同じく「ビオレ」の「スキンケア洗顔料」も「洗うスキンケア」のコンセプトが支持され好調な売れ行きを見せている。しっとりなめらかな肌を目指せる「モイスチャー」、しっとりもちもち肌を目指せる「リッチモイスチャー」の販売量は顕著な伸びを見せている。
クレンジングでは、花王の乾燥性敏感肌向けブランド「キュレル」が強い。肌の必須成分「セラミド」を守りながらメイクを落とすのが最大の特徴だ。ビオレのクレンジングも人気商品で、詰め替え用が売れ筋という。キュレルもビオレと同様、詰め替え用の販売量が伸びている。つまりキュレルとビオレはともに、花王の技術力を用いた高機能性が商品力の要。それを武器に愛用者を増やし続けていることがうかがえる。
日焼け止め市場は前年比8.4%と順調に拡大している。その背景には、外出機会の増加や夏の酷暑などにより、老若男女問わず紫外線対策を意識する生活者が増えていることにある。日焼け止めの効果実感は、肌が黒くならないことに尽きる。それには正しい使い方を守ってもらうために、塗り直ししやすい利便性が高いことが必要だが、そこで一頭地を抜くのが花王の「ビオレUV」シリーズだ。
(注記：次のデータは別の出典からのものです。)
File: src/flat_wrapper.sv
// flat-port wrapper written by rule: the top's interface ports become plain ports
module brush_painter_flat 
#(
  parameter int unsigned WIDTH      = 160,
  parameter int unsigned HEIGHT     = 120,
  parameter int unsigned BRUSH      = 3,
  parameter int unsigned FIFO_DEPTH = 4,
  parameter int unsigned ADDR_W     = 15
)
  (clk, reset, bus_brushUpdate, bus_x, bus_y, bus_newColorUpdate, bus_updateConfig, bus_memWe, bus_memAddr, bus_memData, bus_busy, bus_overflow);
  brush_painter_if #(.ADDR_W(ADDR_W)) bus_i ();
  input  logic clk;
  input  logic reset;
  input wire logic [$bits(bus_i.brushUpdate)-1:0] bus_brushUpdate;
  input wire logic [$bits(bus_i.x)-1:0] bus_x;
  input wire logic [$bits(bus_i.y)-1:0] bus_y;
  input wire logic [$bits(bus_i.newColorUpdate)-1:0] bus_newColorUpdate;
  input wire logic [$bits(bus_i.updateConfig)-1:0] bus_updateConfig;
  output wire logic [$bits(bus_i.memWe)-1:0] bus_memWe;
  output wire logic [$bits(bus_i.memAddr)-1:0] bus_memAddr;
  output wire logic [$bits(bus_i.memData)-1:0] bus_memData;
  output wire logic [$bits(bus_i.busy)-1:0] bus_busy;
  output wire logic [$bits(bus_i.overflow)-1:0] bus_overflow;
  assign bus_i.brushUpdate = bus_brushUpdate;
  assign bus_i.x = bus_x;
  assign bus_i.y = bus_y;
  assign bus_i.newColorUpdate = bus_newColorUpdate;
  assign bus_i.updateConfig = bus_updateConfig;
  assign bus_memWe = bus_i.memWe;
  assign bus_memAddr = bus_i.memAddr;
  assign bus_memData = bus_i.memData;
  assign bus_busy = bus_i.busy;
  assign bus_overflow = bus_i.overflow;
  brush_painter #(.WIDTH(WIDTH), .HEIGHT(HEIGHT), .BRUSH(BRUSH), .FIFO_DEPTH(FIFO_DEPTH), .ADDR_W(ADDR_W)) u_core (.clk(clk), .reset(reset), .bus(bus_i));
endmodule
### src/rtl/comparator_arbiter.sv
// Round-robin arbiter sharing one unsigned magnitude comparator among NUM_REQ requesters.
// A request is accepted in IDLE, compared in CMP and held in RESP until the consumer takes it.
module comparator_arbiter #(
  parameter int NUM_REQ = 4,
  parameter int WIDTH   = 8
) (
  input  logic                clock_i,
  input  logic                reset_n_i,
  comparator_arbiter_if.slave bus,
  output logic                busy_o
);
  localparam int ID_W = (NUM_REQ > 1) ? $clog2(NUM_REQ) : 1;

  typedef enum logic [1:0] {IDLE, CMP, RESP} state_t;

  state_t           state_q;
  logic [ID_W-1:0]  ptr_q;
  logic [ID_W-1:0]  id_q;
  logic [WIDTH-1:0] opA_q;
  logic [WIDTH-1:0] opB_q;
  logic             respValid_q;
  logic             lt_q;
  logic             gt_q;
  logic             eq_q;

  logic             found_d;
  logic [ID_W-1:0]  grant_d;
  logic [ID_W:0]    slot;

  // Search from ptr upward, wrapping, and take the first valid requester.
  always_comb begin
    found_d = 1'b0;
    grant_d = '0;
    slot    = '0;
    for (int k = 0; k < NUM_REQ; k++) begin
      slot = {1'b0, ptr_q} + (ID_W+1)'(k);
      if (slot >= (ID_W+1)'(NUM_REQ)) begin
        slot = slot - (ID_W+1)'(NUM_REQ);
      end
      if (!found_d && bus.req_valid[slot[ID_W-1:0]]) begin
        found_d = 1'b1;
        grant_d = slot[ID_W-1:0];
      end
    end
  end

  always_comb begin
    bus.req_ready = '0;
    if (reset_n_i && (state_q == IDLE) && found_d) begin
      bus.req_ready[grant_d] = 1'b1;
    end
  end

  always_ff @(posedge clock_i) begin
    if (!reset_n_i) begin
      state_q     <= IDLE;
      ptr_q       <= '0;
      id_q        <= '0;
      opA_q       <= '0;
      opB_q       <= '0;
      respValid_q <= 1'b0;
      lt_q        <= 1'b0;
      gt_q        <= 1'b0;
      eq_q        <= 1'b0;
    end else begin
      unique case (state_q)
        IDLE: begin
          if (found_d) begin
            id_q    <= grant_d;
            opA_q   <= bus.req_a[int'(grant_d)*WIDTH +: WIDTH];
            opB_q   <= bus.req_b[int'(grant_d)*WIDTH +: WIDTH];
            state_q <= CMP;
          end
        end
        CMP: begin
          lt_q        <= (opA_q < opB_q);
          gt_q        <= (opA_q > opB_q);
          eq_q        <= (opA_q == opB_q);
          respValid_q <= 1'b1;
          state_q     <= RESP;
        end
        RESP: begin
          // The winner moves to the back of the queue once its result is taken.
          if (bus.resp_ready) begin
            respValid_q <= 1'b0;
            ptr_q       <= (id_q == ID_W'(NUM_REQ-1)) ? '0 : id_q + 1'b1;
            state_q     <= IDLE;
          end
        end
        default: state_q <= IDLE;
      endcase
    end
  end

  assign bus.resp_valid = respValid_q;
  assign bus.resp_id    = id_q;
  assign bus.resp_lt    = lt_q;
  assign bus.resp_gt    = gt_q;
  assign bus.resp_eq    = eq_q;
  assign busy_o         = (state_q != IDLE);
endmodule

### src/flat_wrapper.sv
// flat-port wrapper written by rule: the top's interface ports become plain ports
module comparator_arbiter_flat 
#(
  parameter int NUM_REQ = 4,
  parameter int WIDTH   = 8
)
  (clock_i, reset_n_i, busy_o, bus_req_valid, bus_req_a, bus_req_b, bus_resp_ready, bus_req_ready, bus_resp_valid, bus_resp_id, bus_resp_lt, bus_resp_gt, bus_resp_eq);
  comparator_arbiter_if #(.NUM_REQ(NUM_REQ), .WIDTH(WIDTH)) bus_i ();
  input  logic clock_i;
  input  logic reset_n_i;
  output logic busy_o;
  input wire logic [$bits(bus_i.req_valid)-1:0] bus_req_valid;
  input wire logic [$bits(bus_i.req_a)-1:0] bus_req_a;
  input wire logic [$bits(bus_i.req_b)-1:0] bus_req_b;
  input wire logic [$bits(bus_i.resp_ready)-1:0] bus_resp_ready;
  output wire logic [$bits(bus_i.req_ready)-1:0] bus_req_ready;
  output wire logic [$bits(bus_i.resp_valid)-1:0] bus_resp_valid;
  output wire logic [$bits(bus_i.resp_id)-1:0] bus_resp_id;
  output wire logic [$bits(bus_i.resp_lt)-1:0] bus_resp_lt;
  output wire logic [$bits(bus_i.resp_gt)-1:0] bus_resp_gt;
  output wire logic [$bits(bus_i.resp_eq)-1:0] bus_resp_eq;
  assign bus_i.req_valid = bus_req_valid;
  assign bus_i.req_a = bus_req_a;
  assign bus_i.req_b = bus_req_b;
  assign bus_i.resp_ready = bus_resp_ready;
  assign bus_req_ready = bus_i.req_ready;
  assign bus_resp_valid = bus_i.resp_valid;
  assign bus_resp_id = bus_i.resp_id;
  assign bus_resp_lt = bus_i.resp_lt;
  assign bus_resp_gt = bus_i.resp_gt;
  assign bus_resp_eq = bus_i.resp_eq;
  comparator_arbiter #(.NUM_REQ(NUM_REQ), .WIDTH(WIDTH)) u_core (.clock_i(clock_i), .reset_n_i(reset_n_i), .bus(bus_i), .busy_o(busy_o));
endmodule
[config.mk]
export PLATFORM = sky130hd
export DESIGN_NAME = reg_dump_ctrl
export DESIGN_NICKNAME = d
export VERILOG_FILES = /design/src/rtl/reg_dump_ctrl.sv
export SDC_FILE = /design/constraint.sdc
export NUM_CORES = 1
export LEC_CHECK = 0
export CAP_MARGIN = 10
export CORE_MARGIN = 1
export CORE_UTILIZATION = 47
export DETAILED_ROUTE_END_ITERATION = 10
export PLACE_DENSITY = 0.86
export SYNTH_ARGS = -nofsm -noshare
export SYNTH_HDL_FRONTEND = slang
export SYNTH_SLANG_ARGS = --single-unit
[constraint.sdc]
create_clock -name clk -period 6.01 [get_ports clk]
set_clock_uncertainty 0.1 [all_clocks]
set_input_delay 1.202 -clock clk [delete_from_list [all_inputs] [get_ports clk]]
set_output_delay 1.202 -clock clk [all_outputs]
set_load 0.005 [all_outputs]
## config.mk

```make
export PLATFORM = sky130hd
export DESIGN_NAME = uart_fifo_transceiver
export DESIGN_NICKNAME = d
export VERILOG_FILES = /design/src/rtl/uart_pkg.sv /design/src/rtl/uart_sync_fifo.sv /design/src/rtl/uart_fifo_transceiver.sv
export SDC_FILE = /design/constraint.sdc
export NUM_CORES = 1
export LEC_CHECK = 0
export CORE_MARGIN = 5
export CORE_UTILIZATION = 50
export DETAILED_ROUTE_END_ITERATION = 10
export GPL_TIMING_DRIVEN = 0
export HOLD_SLACK_MARGIN = 0.12
export PLACE_DENSITY = 0.68
export SLEW_MARGIN = 20
export SYNTH_ARGS = -nofsm -noshare
export SYNTH_HDL_FRONTEND = slang
export SYNTH_HIERARCHICAL = 1
export SYNTH_SLANG_ARGS = --single-unit
export TNS_END_PERCENT = 10
```

## constraint.sdc

```tcl
create_clock -name clk -period 4 [get_ports clk]
set_input_delay 0.6 -clock clk [delete_from_list [all_inputs] [get_ports clk]]
set_output_delay 0.6 -clock clk [all_outputs]
set_load 0.005 [all_outputs]
```

## src/rtl/uart_pkg.sv

```systemverilog
// Shared definitions for the UART transceiver: parity encoding, RX/TX state
// encodings and a frame-length helper.
package uart_pkg;

    localparam int PARITY_NONE = 0;
    localparam int PARITY_ODD  = 1;
    localparam int PARITY_EVEN = 2;

    typedef enum logic [2:0] {
        RX_IDLE,
        RX_START,
        RX_DATA,
        RX_PARITY,
        RX_STOP
    } rx_state_t;

    typedef enum logic [2:0] {
        TX_IDLE,
        TX_START,
        TX_DATA,
        TX_PARITY,
        TX_STOP
    } tx_state_t;

    // Total bit periods in one frame on the line.
    function automatic int FRAME_BITS(input int width, input int parity, input int stops);
        return 1 + width + ((parity != PARITY_NONE) ? 1 : 0) + stops;
    endfunction

endpackage

```

## src/rtl/uart_sync_fifo.sv

```systemverilog
// First-word-fall-through synchronous FIFO with occupancy count.
// A push while full is accepted only when a pop happens in the same cycle.
module uart_sync_fifo
    import uart_pkg::*;
#(
    parameter int WIDTH = 10,
    parameter int DEPTH = 8
) (
    input  logic                     clk,
    input  logic                     rst,
    input  logic                     push,
    input  logic [WIDTH-1:0]         push_data,
    input  logic                     pop,
    output logic [WIDTH-1:0]         pop_data,
    output logic                     full,
    output logic                     empty,
    output logic [$clog2(DEPTH):0]   count
);

    localparam int PTR_W = $clog2(DEPTH);
    localparam int CNT_W = PTR_W + 1;

    logic [WIDTH-1:0] mem [DEPTH];
    logic [PTR_W-1:0] wr_ptr;
    logic [PTR_W-1:0] rd_ptr;
    logic             do_push;
    logic             do_pop;

    assign empty    = (count == '0);
    assign full     = (count == CNT_W'(DEPTH));
    assign do_pop   = pop && !empty;
    assign do_push  = push && (!full || do_pop);
    assign pop_data = mem[rd_ptr];

    // Storage array; no reset needed since count gates visibility.
    always_ff @(posedge clk) begin
        if (do_push) begin
            mem[wr_ptr] <= push_data;
        end
    end

    // Pointers and occupancy.
    always_ff @(posedge clk) begin
        if (rst) begin
            wr_ptr <= '0;
            rd_ptr <= '0;
            count  <= '0;
        end else begin
            if (do_push) begin
                wr_ptr <= wr_ptr + 1'b1;
            end
            if (do_pop) begin
                rd_ptr <= rd_ptr + 1'b1;
            end
            case ({do_push, do_pop})
                2'b10:   count <= count + 1'b1;
                2'b01:   count <= count - 1'b1;
                default: count <= count;
            endcase
        end
    end

endmodule

```

## src/rtl/uart_fifo_transceiver.sv

```systemverilog
// Full-duplex UART with run-time baud divisor and buffered receive path.
//
// RX states
//   state     | meaning
//   RX_IDLE   | waiting for a synchronised 0 on the line
//   RX_START  | half-bit wait, then confirm start bit (1 = glitch)
//   RX_DATA   | sampling data bits LSB first, one per div cycles
//   RX_PARITY | sampling and checking the parity bit
//   RX_STOP   | sampling stop bit(s); last one pushes the word
//
// TX states
//   state     | meaning
//   TX_IDLE   | line high, tx_ready high
//   TX_START  | driving start bit for div cycles
//   TX_DATA   | driving data bits LSB first
//   TX_PARITY | driving parity bit
//   TX_STOP   | driving stop bit(s)
module uart_fifo_transceiver
    import uart_pkg::*;
#(
    parameter int DATA_WIDTH    = 8,
    parameter int STOP_BITS     = 1,
    parameter int PARITY        = 0,
    parameter int DIV_WIDTH     = 16,
    parameter int RX_FIFO_DEPTH = 8
) (
    input  logic                             clk,
    input  logic                             rst,
    input  logic [DIV_WIDTH-1:0]             baud_div,
    input  logic [DATA_WIDTH-1:0]            tx_data,
    input  logic                             tx_valid,
    output logic                             tx_ready,
    output logic [DATA_WIDTH-1:0]            rx_data,
    output logic                             rx_parity_err,
    output logic                             rx_frame_err,
    output logic                             rx_valid,
    input  logic                             rx_ready,
    output logic                             rx_overflow,
    output logic [$clog2(RX_FIFO_DEPTH):0]   rx_count,
    input  logic                             uart_rx,
    output logic                             uart_tx
);

    localparam int IDX_W  = $clog2(DATA_WIDTH + 1);
    localparam int FIFO_W = DATA_WIDTH + 2;

    // ------------------------------------------------------------------
    // Line synchroniser
    // ------------------------------------------------------------------
    logic sync_0;
    logic sync_1;
    logic rx_s;

    // Two-flop synchroniser; idles high so reset never looks like a start bit.
    always_ff @(posedge clk) begin
        if (rst) begin
            sync_0 <= 1'b1;
            sync_1 <= 1'b1;
        end else begin
            sync_0 <= uart_rx;
            sync_1 <= sync_0;
        end
    end

    assign rx_s = sync_1;

    // ------------------------------------------------------------------
    // Receiver
    // ------------------------------------------------------------------
    rx_state_t              rx_state,  rx_state_nxt;
    logic [DIV_WIDTH-1:0]   rx_div,    rx_div_nxt;
    logic [DIV_WIDTH-1:0]   rx_cnt,    rx_cnt_nxt;
    logic [IDX_W-1:0]       rx_idx,    rx_idx_nxt;
    logic [DATA_WIDTH-1:0]  rx_shift,  rx_shift_nxt;
    logic                   rx_perr,   rx_perr_nxt;
    logic                   rx_ferr,   rx_ferr_nxt;
    logic                   rx_push;
    logic                   rx_par_exp;
    logic                   rx_stop_ferr;
    logic [FIFO_W-1:0]      rx_push_word;
    logic [FIFO_W-1:0]      fifo_head;
    logic                   fifo_full;
    logic                   fifo_empty;

    assign rx_par_exp   = (PARITY == PARITY_EVEN) ? ^rx_shift : ~^rx_shift;
    assign rx_stop_ferr = rx_ferr | ~rx_s;
    assign rx_push_word = {rx_stop_ferr, rx_perr, rx_shift};

    // RX state and datapath registers.
    always_ff @(posedge clk) begin
        if (rst) begin
            rx_state <= RX_IDLE;
            rx_div   <= '0;
            rx_cnt   <= '0;
            rx_idx   <= '0;
            rx_shift <= '0;
            rx_perr  <= 1'b0;
            rx_ferr  <= 1'b0;
        end else begin
            rx_state <= rx_state_nxt;
            rx_div   <= rx_div_nxt;
            rx_cnt   <= rx_cnt_nxt;
            rx_idx   <= rx_idx_nxt;
            rx_shift <= rx_shift_nxt;
            rx_perr  <= rx_perr_nxt;
            rx_ferr  <= rx_ferr_nxt;
        end
    end

    // RX next state: down-counter reaching zero marks each sample point.
    always_comb begin
        rx_state_nxt = rx_state;
        rx_div_nxt   = rx_div;
        rx_cnt_nxt   = (rx_cnt != '0) ? rx_cnt - 1'b1 : rx_cnt;
        rx_idx_nxt   = rx_idx;
        rx_shift_nxt = rx_shift;
        rx_perr_nxt  = rx_perr;
        rx_ferr_nxt  = rx_ferr;
        rx_push      = 1'b0;
        case (rx_state)
            RX_IDLE: begin
                if (!rx_s) begin
                    rx_state_nxt = RX_START;
                    rx_div_nxt   = baud_div;
                    rx_cnt_nxt   = (baud_div >> 1) - 1'b1;
                    rx_idx_nxt   = '0;
                    rx_perr_nxt  = 1'b0;
                    rx_ferr_nxt  = 1'b0;
                end
            end
            RX_START: begin
                if (rx_cnt == '0) begin
                    if (rx_s) begin
                        rx_state_nxt = RX_IDLE;
                    end else begin
                        rx_state_nxt = RX_DATA;
                        rx_cnt_nxt   = rx_div - 1'b1;
                        rx_idx_nxt   = '0;
                    end
                end
            end
            RX_DATA: begin
                if (rx_cnt == '0) begin
                    rx_shift_nxt = {rx_s, rx_shift[DATA_WIDTH-1:1]};
                    rx_cnt_nxt   = rx_div - 1'b1;
                    if (rx_idx == IDX_W'(DATA_WIDTH - 1)) begin
                        rx_idx_nxt = '0;
                        if (PARITY != PARITY_NONE) begin
                            rx_state_nxt = RX_PARITY;
                        end else begin
                            rx_state_nxt = RX_STOP;
                        end
                    end else begin
                        rx_idx_nxt = rx_idx + 1'b1;
                    end
                end
            end
            RX_PARITY: begin
                if (rx_cnt == '0) begin
                    rx_perr_nxt  = (rx_s != rx_par_exp);
                    rx_state_nxt = RX_STOP;
                    rx_cnt_nxt   = rx_div - 1'b1;
                    rx_idx_nxt   = '0;
                end
            end
            RX_STOP: begin
                if (rx_cnt == '0) begin
                    rx_ferr_nxt = rx_stop_ferr;
                    if (rx_idx == IDX_W'(STOP_BITS - 1)) begin
                        // Back to IDLE right away so a following start bit is caught.
                        rx_push      = 1'b1;
                        rx_state_nxt = RX_IDLE;
                    end else begin
                        rx_idx_nxt = rx_idx + 1'b1;
                        rx_cnt_nxt = rx_div - 1'b1;
                    end
                end
            end
            default: begin
                rx_state_nxt = RX_IDLE;
            end
        endcase
    end

    uart_sync_fifo #(
        .WIDTH (FIFO_W),
        .DEPTH (RX_FIFO_DEPTH)
    ) u_rx_fifo (
        .clk       (clk),
        .rst       (rst),
        .push      (rx_push),
        .push_data (rx_push_word),
        .pop       (rx_ready),
        .pop_data  (fifo_head),
        .full      (fifo_full),
        .empty     (fifo_empty),
        .count     (rx_count)
    );

    assign rx_data       = fifo_head[DATA_WIDTH-1:0];
    assign rx_parity_err = fifo_head[DATA_WIDTH];
    assign rx_frame_err  = fifo_head[DATA_WIDTH+1];
    assign rx_valid      = !fifo_empty;
    // A full FIFO only makes room when the head is popped this same cycle.
    assign rx_overflow   = rx_push && fifo_full && !rx_ready && !rst;

    // ------------------------------------------------------------------
    // Transmitter
    // ------------------------------------------------------------------
    tx_state_t              tx_state,  tx_state_nxt;
    logic [DIV_WIDTH-1:0]   tx_div,    tx_div_nxt;
    logic [DIV_WIDTH-1:0]   tx_cnt,    tx_cnt_nxt;
    logic [IDX_W-1:0]       tx_idx,    tx_idx_nxt;
    logic [DATA_WIDTH-1:0]  tx_shift,  tx_shift_nxt;
    logic                   tx_par,    tx_par_nxt;
    logic                   tx_line,   tx_line_nxt;

    assign tx_ready = (tx_state == TX_IDLE);
    assign uart_tx  = tx_line;

    // TX state, datapath and registered line driver.
    always_ff @(posedge clk) begin
        if (rst) begin
            tx_state <= TX_IDLE;
            tx_div   <= '0;
            tx_cnt   <= '0;
            tx_idx   <= '0;
            tx_shift <= '0;
            tx_par   <= 1'b0;
            tx_line  <= 1'b1;
        end else begin
            tx_state <= tx_state_nxt;
            tx_div   <= tx_div_nxt;
            tx_cnt   <= tx_cnt_nxt;
            tx_idx   <= tx_idx_nxt;
            tx_shift <= tx_shift_nxt;
            tx_par   <= tx_par_nxt;
            tx_line  <= tx_line_nxt;
        end
    end

    // TX next state: each bit is held until the down-counter reaches zero.
    always_comb begin
        tx_state_nxt = tx_state;
        tx_div_nxt   = tx_div;
        tx_cnt_nxt   = (tx_cnt != '0) ? tx_cnt - 1'b1 : tx_cnt;
        tx_idx_nxt   = tx_idx;
        tx_shift_nxt = tx_shift;
        tx_par_nxt   = tx_par;
        tx_line_nxt  = tx_line;
        case (tx_state)
            TX_IDLE: begin
                tx_line_nxt = 1'b1;
                if (tx_valid) begin
                    tx_state_nxt = TX_START;
                    tx_div_nxt   = baud_div;
                    tx_cnt_nxt   = baud_div - 1'b1;
                    tx_idx_nxt   = '0;
                    tx_shift_nxt = tx_data;
                    tx_par_nxt   = (PARITY == PARITY_EVEN) ? ^tx_data : ~^tx_data;
                    tx_line_nxt  = 1'b0;
                end
            end
            TX_START: begin
                if (tx_cnt == '0) begin
                    tx_state_nxt = TX_DATA;
                    tx_cnt_nxt   = tx_div - 1'b1;
                    tx_idx_nxt   = '0;
                    tx_line_nxt  = tx_shift[0];
                end
            end
            TX_DATA: begin
                if (tx_cnt == '0) begin
                    tx_cnt_nxt = tx_div - 1'b1;
                    if (tx_idx == IDX_W'(DATA_WIDTH - 1)) begin
                        tx_idx_nxt = '0;
                        if (PARITY != PARITY_NONE) begin
                            tx_state_nxt = TX_PARITY;
                            tx_line_nxt  = tx_par;
                        end else begin
                            tx_state_nxt = TX_STOP;
                            tx_line_nxt  = 1'b1;
                        end
                    end else begin
                        tx_idx_nxt   = tx_idx + 1'b1;
                        tx_shift_nxt = tx_shift >> 1;
                        tx_line_nxt  = tx_shift[1];
                    end
                end
            end
            TX_PARITY: begin
                if (tx_cnt == '0) begin
                    tx_state_nxt = TX_STOP;
                    tx_cnt_nxt   = tx_div - 1'b1;
                    tx_idx_nxt   = '0;
                    tx_line_nxt  = 1'b1;
                end
            end
            TX_STOP: begin
                tx_line_nxt = 1'b1;
                if (tx_cnt == '0) begin
                    if (tx_idx == IDX_W'(STOP_BITS - 1)) begin
                        tx_state_nxt = TX_IDLE;
                    end else begin
                        tx_idx_nxt = tx_idx + 1'b1;
                        tx_cnt_nxt = tx_div - 1'b1;
                    end
                end
            end
            default: begin
                tx_state_nxt = TX_IDLE;
                tx_line_nxt  = 1'b1;
            end
        endcase
    end

endmodule

```

==> out/results.txt, run 1 <==
WL final: 24200 um
post-route setup TNS: 0 ns
initial antenna violation count: 0
Max Root-Sink Buffers: 2
Slew Limit Headroom: 32.4%
peak fanout along the critical path: 10
CP required: 3.40 ns
run status: completed
Max-Cap Viols: 0
final worst path period share: 94.7%
crit start category: flip-flop
number of distinct library cells after synthesis: 75
Hold Vio Cnt, Final: 0
Power Density: 481 mW/mm^2
Initial DRC Count: 741
Clk pin slew, worst setup/hold paths: 0.07 ns
vias per cell: 5.90
total number of vias: 7995
ranking of synthesized cells by area: edfxtp_1 (24%), dfxtp_1 (22%), a21oi_1 (4.6%)
worst-margin pin slew: 1.00 ns
final core occ: 58.0%
row count: 51
met2 Use GR: 36.0%
Chip Width: 152 um
Crit-path slowest cell: or4_1
fin. max-slew vios: 0
multi-input gate area in the final layout: 0.00505 mm^2
share of post-route cells with drive strength above 1: 9.44%
synthesis-to-layout area growth: 13.4%
CP max stage delay: 0.61 ns
Seq cells post-synth: 192
first-pass GRT wire length: 39700 um
sw frac: 32.4%
FF-to-FF Start: rx_cnt[7]
Antenna Violating Nets Remaining: 0
maximum vdd drop: 0.299 mV
Pre-antenna DRT Iters: 5
register share of total power: 42.0%
skew final: 0.0136 ns
power share of the combinational group: 26.7%
EDFF count, synth: 80
# IOs: 47
Hold Buf Count CTS: 0
Ant. Diodes: 0
maximum clock frequency: 0.264 GHz
H-Tree Depth: 4
Die Ht: 152 um
Sink Count: 192
WL/cell: 17.8 um
min-delay src: sync_0
Lkg Pwr: 3.86 nW
PostCTS Resize Cnt: 0
die area: 0.0230 mm^2
Setup Viol. Count Final: 0
Yosys warnings: 6
Inserted Clock Buffers: 17
crit path DAT: 3.19 ns
gr usage total: 21.7%
Synth Area per Inst: 9.85 um^2
worst min-delay path class: flip-flop to flip-flop
Synth top area share: 23.9%
grt peak-use layer: met2
Root Buffer: clkbuf_16
Final Wtd Congestion: 0.859
Setup CP Type: flip-flop to output port
largest net degree at the start of global routing: 19
grt total ovfl: 0
number of global-route vias before repair: 7749
Switch Pwr: 1.78 mW
RSZ-0062 raised after global routing: no
core area: 0.0197 mm^2
DRC errors left: 0
I/O Buffers: 39
Filler Cells Inserted: 1796
Post-Synthesis Cells: 1020
CP endpoint kind: output port
met1 GRT Util: 29.8%
cell area after synthesis: 0.0100 mm^2
min cycle time layout: 3.79 ns
most common flop cell mapped by yosys: dfxtp_1
post-synth top area cell: edfxtp_1
FF+latch area: 0.00464 mm^2
CP startpoint: rx_cnt[7]
postcts setup bufs: 0
GR Util met3: 3.54%
Final #Nets: 1123
CTS tree: built
clock power share: 31.4%
starting density of the core: 51.1%
Mapped Nets: 1065
DP Wirelength: 17400 um
sequential area share after synthesis: 46.2%
Pint: 3.71 mW
crit-path cells: or4_1 -> clkbuf_1 -> nor4_1 -> nand2_1 -> nor2_1 -> and3_1 -> clkdlybuf4s50_1
Post-synth ARST share: 0%
clock latency on the worst-skew pair: 0.44 ns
23年発売の「ビオレUV アクアリッチ アクアプロテクトミスト」は、「瞬感ミストUV」のコンセプトが大当たり。霧のようなミストを浴びると、素早く乾いてムラなく密着。いつでもどこでも紫外線対策が気軽にできる利便性が支持を得た。しかも素肌のうるおいを守り、濡れつや肌が続く効果もあり、顔・からだ用だが髪にも使えることが、外出時にカバンに入れるマストアイテムとして定着。24年も売れ続けたという。
さらに24年発売の「ビオレUV アクアリッチ ウォータリーエッセンス」もヒットした。塗り直しても重ねても、感動的に軽い水感の日焼け止めで、ミクロレベルのスキマまで塗りムラを防ぐから効果実感も高い。化粧下地にも使える利便性も備えている。夏だけでなく年中使用する人が増えたため、一年を通して堅調な売れ行きを見せたという。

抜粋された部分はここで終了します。